### src/hdl/segmented_command_deframer_core_defines.svh
// ----------------------------------------------------------------------------
// Segmented command deframer assertion macros
// Shared property shorthands for the deframer checks.
// ----------------------------------------------------------------------------
`ifndef SEGMENTED_COMMAND_DEFRAMER_CORE_DEFINES_SVH
`define SEGMENTED_COMMAND_DEFRAMER_CORE_DEFINES_SVH

// same-cycle implication
`define SCDF_ASSERT_IMP(label, clk, rst_n, ante, cons) \
    label: assert property (@(posedge clk) disable iff (!rst_n) (ante) |-> (cons)) \
        else $error("deframer check failed");

// next-cycle implication
`define SCDF_ASSERT_NEXT(label, clk, rst_n, ante, cons) \
    label: assert property (@(posedge clk) disable iff (!rst_n) (ante) |=> (cons)) \
        else $error("deframer check failed");

`endif

### src/hdl/scdf_pkg.sv
// ----------------------------------------------------------------------------
// Segmented command deframer package
// Shared types and constants for the deframer.
// ----------------------------------------------------------------------------
package scdf_pkg;

    localparam logic [7:0] MAX_DATA_LEN_RESET = 8'd96;
    localparam logic [2:0] HDR_LEN_MASK       = 3'b111;
    localparam logic [7:0] MIN_SEG_LEN        = 8'd2;

    typedef enum logic [1:0] {
        STATUS_OK            = 2'd0,
        STATUS_SIZE_MISMATCH = 2'd1,
        STATUS_BAD_LENGTH    = 2'd2,
        STATUS_TRUNCATED     = 2'd3
    } status_t;

    typedef struct packed {
        logic [7:0]  data_byte;
        logic        first_byte;
        logic [15:0] datagram_size;
        logic [7:0]  sender_id;
    } in_item_t;

    typedef struct packed {
        status_t     status;
        logic [7:0]  command;
        logic [7:0]  sender;
        logic [7:0]  segment_data_len;
        logic        has_data;
        logic [7:0]  payload_byte;
        logic [7:0]  byte_index;
        logic        segment_end;
    } out_item_t;

endpackage

### src/hdl/scdf_parse.sv
// ----------------------------------------------------------------------------
// Deframer segment parser
// Walks header and segments one byte at a time and registers each result.
// ----------------------------------------------------------------------------
module scdf_parse
    import scdf_pkg::*;
(
    input  logic       clk,
    input  logic       rst_n,
    input  logic       cfg_wr_en,
    input  logic [7:0] cfg_wr_data,
    input  logic       valid,
    input  in_item_t   item,
    output logic       advance,
    input  logic       res_ready,
    output logic       res_valid,
    output out_item_t  res
);

    typedef enum logic [2:0] {
        PH_WAIT,
        PH_HDR1,
        PH_SEGLEN,
        PH_SEGCMD,
        PH_DATA
    } phase_t;

    logic [7:0]  max_len_reg;
    phase_t      phase_reg, phase_next;
    logic [10:0] pkt_len_reg, pkt_len_next;
    logic [10:0] pos_reg, pos_next;
    logic [7:0]  seg_len_reg, seg_len_next;
    logic [7:0]  seg_cmd_reg, seg_cmd_next;
    logic [7:0]  data_cnt_reg, data_cnt_next;
    logic [7:0]  sender_reg, sender_next;
    logic        res_valid_reg, res_valid_next;
    out_item_t   res_reg, res_next;

    logic [7:0]  b;
    logic [10:0] pkt_len_hdr;
    logic [11:0] end_pos;
    logic [7:0]  dlen;
    logic        last;
    logic        emit;
    out_item_t   calc;

    assign advance   = valid && (!res_valid_reg || res_ready);
    assign res_valid = res_valid_reg;
    assign res       = res_reg;

    assign b           = item.data_byte;
    assign pkt_len_hdr = {pkt_len_reg[10:8], b};
    assign end_pos     = {1'b0, pos_reg} + {4'b0, b};
    assign dlen        = seg_len_reg - MIN_SEG_LEN;
    assign last        = ({1'b0, data_cnt_reg} + 9'd1) >= {1'b0, dlen};

    always_comb
    begin
        phase_next    = phase_reg;
        pkt_len_next  = pkt_len_reg;
        pos_next      = pos_reg;
        seg_len_next  = seg_len_reg;
        seg_cmd_next  = seg_cmd_reg;
        data_cnt_next = data_cnt_reg;
        sender_next   = sender_reg;
        emit          = 1'b0;
        calc          = '0;
        calc.status   = STATUS_OK;
        calc.sender   = sender_reg;

        if (item.first_byte)
        begin
            sender_next   = item.sender_id;
            calc.sender   = item.sender_id;
            pkt_len_next  = {b[2:0] & HDR_LEN_MASK, 8'd0};
            pos_next      = 11'd1;
            seg_len_next  = '0;
            seg_cmd_next  = '0;
            data_cnt_next = '0;
            phase_next    = PH_HDR1;
        end
        else
        begin
            unique case (phase_reg)
                PH_HDR1:
                begin
                    pkt_len_next = pkt_len_hdr;
                    pos_next     = 11'd2;
                    if (item.datagram_size != {5'd0, pkt_len_hdr})
                    begin
                        phase_next  = PH_WAIT;
                        emit        = 1'b1;
                        calc.status = STATUS_SIZE_MISMATCH;
                    end
                    else
                    begin
                        phase_next = (11'd2 >= pkt_len_hdr) ? PH_WAIT : PH_SEGLEN;
                    end
                end
                PH_SEGLEN:
                begin
                    seg_len_next = b;
                    if (b < MIN_SEG_LEN || (b - MIN_SEG_LEN) > max_len_reg)
                    begin
                        phase_next  = PH_WAIT;
                        emit        = 1'b1;
                        calc.status = STATUS_BAD_LENGTH;
                    end
                    else if (end_pos > {1'b0, pkt_len_reg})
                    begin
                        phase_next  = PH_WAIT;
                        emit        = 1'b1;
                        calc.status = STATUS_TRUNCATED;
                    end
                    else
                    begin
                        pos_next   = pos_reg + 11'd1;
                        phase_next = PH_SEGCMD;
                    end
                end
                PH_SEGCMD:
                begin
                    seg_cmd_next  = b;
                    data_cnt_next = '0;
                    pos_next      = pos_reg + 11'd1;
                    if (seg_len_reg == MIN_SEG_LEN)
                    begin
                        phase_next       = (pos_next >= pkt_len_reg) ? PH_WAIT : PH_SEGLEN;
                        emit             = 1'b1;
                        calc.command     = b;
                        calc.segment_end = 1'b1;
                    end
                    else
                    begin
                        phase_next = PH_DATA;
                    end
                end
                PH_DATA:
                begin
                    pos_next      = pos_reg + 11'd1;
                    data_cnt_next = data_cnt_reg + 8'd1;
                    if (last)
                    begin
                        phase_next = (pos_next >= pkt_len_reg) ? PH_WAIT : PH_SEGLEN;
                    end
                    emit                  = 1'b1;
                    calc.command          = seg_cmd_reg;
                    calc.segment_data_len = dlen;
                    calc.has_data         = 1'b1;
                    calc.payload_byte     = b;
                    calc.byte_index       = data_cnt_reg;
                    calc.segment_end      = last;
                end
                PH_WAIT:
                begin
                    phase_next = PH_WAIT;
                end
                default:
                begin
                    phase_next = PH_WAIT;
                end
            endcase
        end
    end

    always_comb
    begin
        res_valid_next = res_valid_reg && !res_ready;
        res_next       = res_reg;
        if (advance)
        begin
            res_valid_next = emit;
            res_next       = calc;
        end
    end

    always_ff @(posedge clk or negedge rst_n)
    begin
        if (!rst_n)
        begin
            max_len_reg   <= MAX_DATA_LEN_RESET;
            phase_reg     <= PH_WAIT;
            pkt_len_reg   <= '0;
            pos_reg       <= '0;
            seg_len_reg   <= '0;
            seg_cmd_reg   <= '0;
            data_cnt_reg  <= '0;
            sender_reg    <= '0;
            res_valid_reg <= 1'b0;
        end
        else
        begin
            if (cfg_wr_en)
            begin
                max_len_reg <= cfg_wr_data;
            end
            if (advance)
            begin
                phase_reg    <= phase_next;
                pkt_len_reg  <= pkt_len_next;
                pos_reg      <= pos_next;
                seg_len_reg  <= seg_len_next;
                seg_cmd_reg  <= seg_cmd_next;
                data_cnt_reg <= data_cnt_next;
                sender_reg   <= sender_next;
            end
            res_valid_reg <= res_valid_next;
        end
    end

    always_ff @(posedge clk)
    begin
        res_reg <= res_next;
    end

endmodule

• WHAT IS REQUIRED
With "input" as the string to find, copy every line of the records that holds it.

• OUTPUT FOR THIS TASK
    input  logic       clk,
    input  logic       rst_n,
    input  logic       cfg_wr_en,
    input  logic [7:0] cfg_wr_data,
    input  logic       valid,
    input  in_item_t   item,
    input  logic       res_ready,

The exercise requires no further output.